Sobre a Igreja, ao contrário do que se pode imaginar (e do que seria tentador na mão de muitos), Moretti evita uma postura contestadora: não há ironia quanto a fé e os valores cristãos, ou insinuações (ou sequer questionamentos, na verdade) sobre presença ou ausência de um Deus. Por outro lado (o lado “de fora”), não há uma também provável inclinação para o lado da iniquidade humana: fora da Igreja, Melville encontra um alívio não só no teatro, mas também no encontro com pessoas incautas de sua identidade/posição. É com esse olhar despido de julgamento que os personagens são apresentados, humanos com suas devidas peculiaridades.
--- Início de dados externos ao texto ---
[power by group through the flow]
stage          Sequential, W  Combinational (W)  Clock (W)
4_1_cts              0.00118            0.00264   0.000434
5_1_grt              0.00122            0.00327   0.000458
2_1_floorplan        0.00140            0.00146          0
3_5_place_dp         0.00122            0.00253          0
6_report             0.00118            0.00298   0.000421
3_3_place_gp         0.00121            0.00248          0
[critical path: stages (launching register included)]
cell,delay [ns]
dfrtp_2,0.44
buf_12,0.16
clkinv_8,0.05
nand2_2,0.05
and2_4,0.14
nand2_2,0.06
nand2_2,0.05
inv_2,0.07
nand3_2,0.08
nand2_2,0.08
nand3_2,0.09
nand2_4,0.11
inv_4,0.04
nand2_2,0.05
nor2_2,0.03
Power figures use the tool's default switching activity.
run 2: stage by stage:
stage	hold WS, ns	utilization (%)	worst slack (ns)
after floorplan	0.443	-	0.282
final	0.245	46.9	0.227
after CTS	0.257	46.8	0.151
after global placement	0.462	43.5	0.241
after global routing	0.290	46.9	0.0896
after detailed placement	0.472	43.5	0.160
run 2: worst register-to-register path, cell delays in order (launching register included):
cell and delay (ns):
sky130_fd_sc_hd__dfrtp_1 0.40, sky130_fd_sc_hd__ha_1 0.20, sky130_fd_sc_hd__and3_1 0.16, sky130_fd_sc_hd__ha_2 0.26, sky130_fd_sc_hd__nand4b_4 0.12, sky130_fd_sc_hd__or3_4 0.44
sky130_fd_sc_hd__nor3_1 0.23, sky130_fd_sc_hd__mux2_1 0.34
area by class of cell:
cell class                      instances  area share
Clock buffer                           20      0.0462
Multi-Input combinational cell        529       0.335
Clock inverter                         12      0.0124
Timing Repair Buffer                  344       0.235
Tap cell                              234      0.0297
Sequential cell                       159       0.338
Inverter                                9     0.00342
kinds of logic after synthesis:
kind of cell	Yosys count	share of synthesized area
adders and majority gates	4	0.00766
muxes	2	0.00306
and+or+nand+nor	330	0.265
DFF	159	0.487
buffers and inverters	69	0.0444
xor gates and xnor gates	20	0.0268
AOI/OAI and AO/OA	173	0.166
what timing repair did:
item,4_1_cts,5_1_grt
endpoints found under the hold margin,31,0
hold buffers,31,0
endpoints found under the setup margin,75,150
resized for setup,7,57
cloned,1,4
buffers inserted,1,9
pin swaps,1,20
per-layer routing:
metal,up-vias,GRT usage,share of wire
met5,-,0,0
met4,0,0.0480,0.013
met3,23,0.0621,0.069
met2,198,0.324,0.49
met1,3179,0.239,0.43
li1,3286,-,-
## src/rtl/fast_mult.sv

```systemverilog
// Unsigned WIDTH x WIDTH multiplier: AND-array, carry-save row reduction, ripple CPA, plus one registered stage.
// Define FAST_MULT_SIGNED_EN for a two's-complement build using Baugh-Wooley correction.
module fast_mult #(
  parameter int WIDTH = 4
) (
  input  logic                 clk,
  input  logic                 reset,
  input  logic [WIDTH-1:0]     lhs,
  input  logic [WIDTH-1:0]     rhs,
  input  logic                 in_valid,
  output logic [2*WIDTH-1:0]   out,
  output logic [2*WIDTH-1:0]   out_q,
  output logic                 out_valid
);

  localparam int PW     = 2 * WIDTH;
  localparam int NR     = WIDTH + 1;
  localparam int IW     = $clog2(NR);
  localparam int PIW    = $clog2(PW);
  localparam int LEVELS = 8;

  logic [PW-1:0] pp_row [NR];
  logic [PW-1:0] sum_a;
  logic [PW-1:0] sum_b;
  logic [PW-1:0] prod;
  logic [PW-1:0] prod_q, prod_d;
  logic          valid_q, valid_d;

  // One row per multiplier bit, already shifted to its weight.
  for (genvar i = 0; i < WIDTH; i++) begin : g_pp
    logic [WIDTH-1:0] bits;
`ifdef FAST_MULT_SIGNED_EN
    localparam logic [WIDTH-1:0] INV_MASK = (i == WIDTH - 1) ?
        {1'b0, {(WIDTH-1){1'b1}}} : {1'b1, {(WIDTH-1){1'b0}}};
    assign bits = (lhs & {WIDTH{rhs[i]}}) ^ INV_MASK;
`else
    assign bits = lhs & {WIDTH{rhs[i]}};
`endif
    assign pp_row[i] = {{WIDTH{1'b0}}, bits} << i;
  end

`ifdef FAST_MULT_SIGNED_EN
  assign pp_row[WIDTH] = (PW'(1) << WIDTH) | (PW'(1) << (PW - 1));
`else
  assign pp_row[WIDTH] = '0;
`endif

  // Rows are compressed three-at-a-time by 3:2 counters each level until two remain;
  // carries past bit PW-1 are dropped since the result is taken modulo 2^PW.
  always_comb begin
    logic [PW-1:0] cur [NR];
    logic [PW-1:0] nxt [NR];
    logic [PW-1:0] a, b, c;
    int unsigned   n, nn;
    cur = pp_row;
    nxt = '{default: '0};
    a   = '0;
    b   = '0;
    c   = '0;
    n   = NR;
    nn  = 0;
    for (int unsigned lvl = 0; lvl < LEVELS; lvl++) begin
      nxt = '{default: '0};
      nn  = 0;
      for (int unsigned g = 0; g < NR; g += 3) begin
        if (g + 2 < n) begin
          a = cur[IW'(g)];
          b = cur[IW'(g + 1)];
          c = cur[IW'(g + 2)];
          nxt[IW'(nn)]     = a ^ b ^ c;
          nxt[IW'(nn + 1)] = ((a & b) | (a & c) | (b & c)) << 1;
          nn = nn + 2;
        end else if (g < n) begin
          nxt[IW'(nn)] = cur[IW'(g)];
          nn = nn + 1;
          if (g + 1 < n) begin
            nxt[IW'(nn)] = cur[IW'(g + 1)];
            nn = nn + 1;
          end
        end
      end
      cur = nxt;
      n   = nn;
    end
    sum_a = cur[0];
    sum_b = cur[1];
  end

  always_comb begin
    logic carry;
    carry = 1'b0;
    prod  = '0;
    for (int unsigned k = 0; k < PW; k++) begin
      prod[PIW'(k)] = sum_a[PIW'(k)] ^ sum_b[PIW'(k)] ^ carry;
      carry = (sum_a[PIW'(k)] & sum_b[PIW'(k)]) |
              (carry & (sum_a[PIW'(k)] ^ sum_b[PIW'(k)]));
    end
  end

  assign out = prod;

  always_comb begin
    prod_d  = prod_q;
    valid_d = 1'b0;
    if (in_valid) begin
      prod_d  = prod;
      valid_d = 1'b1;
    end
  end

  always_ff @(posedge clk) begin
    if (!reset) begin
      prod_q  <= '0;
      valid_q <= 1'b0;
    end else begin
      prod_q  <= prod_d;
      valid_q <= valid_d;
    end
  end

  assign out_q     = prod_q;
  assign out_valid = valid_q;

endmodule

```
Partindo de uma comédia acessível, Moretti consegue colocar em eixo seus temas preferidos, a situação sócio-política da Italia (do mundo, se preferir) e a depressão, o vazio, a ansiedade em lidar com a expectativa da vida em sociedade. Num momento em que o cinema, ao abordar tais assuntos, cisma em pender para o silêncio, a reticência – que parecem “validar” o produto enquanto arte -, tal feito por si só já parece representar um vento de mudança (“clássico=moderno”, sintetizou um certo Godard). E se “a depressão é o oposto do narcisismo”, conforme diz o psicólogo no filme, seríamos então vítimas de nosso próprio individualismo? Numa Itália ainda refém das práticas Berlusconescas, a questão torna-se ainda mais relevante. Fruto do mais Italiano cineasta da atualidade, Habemus Papam é um mordaz filme-catástrofe.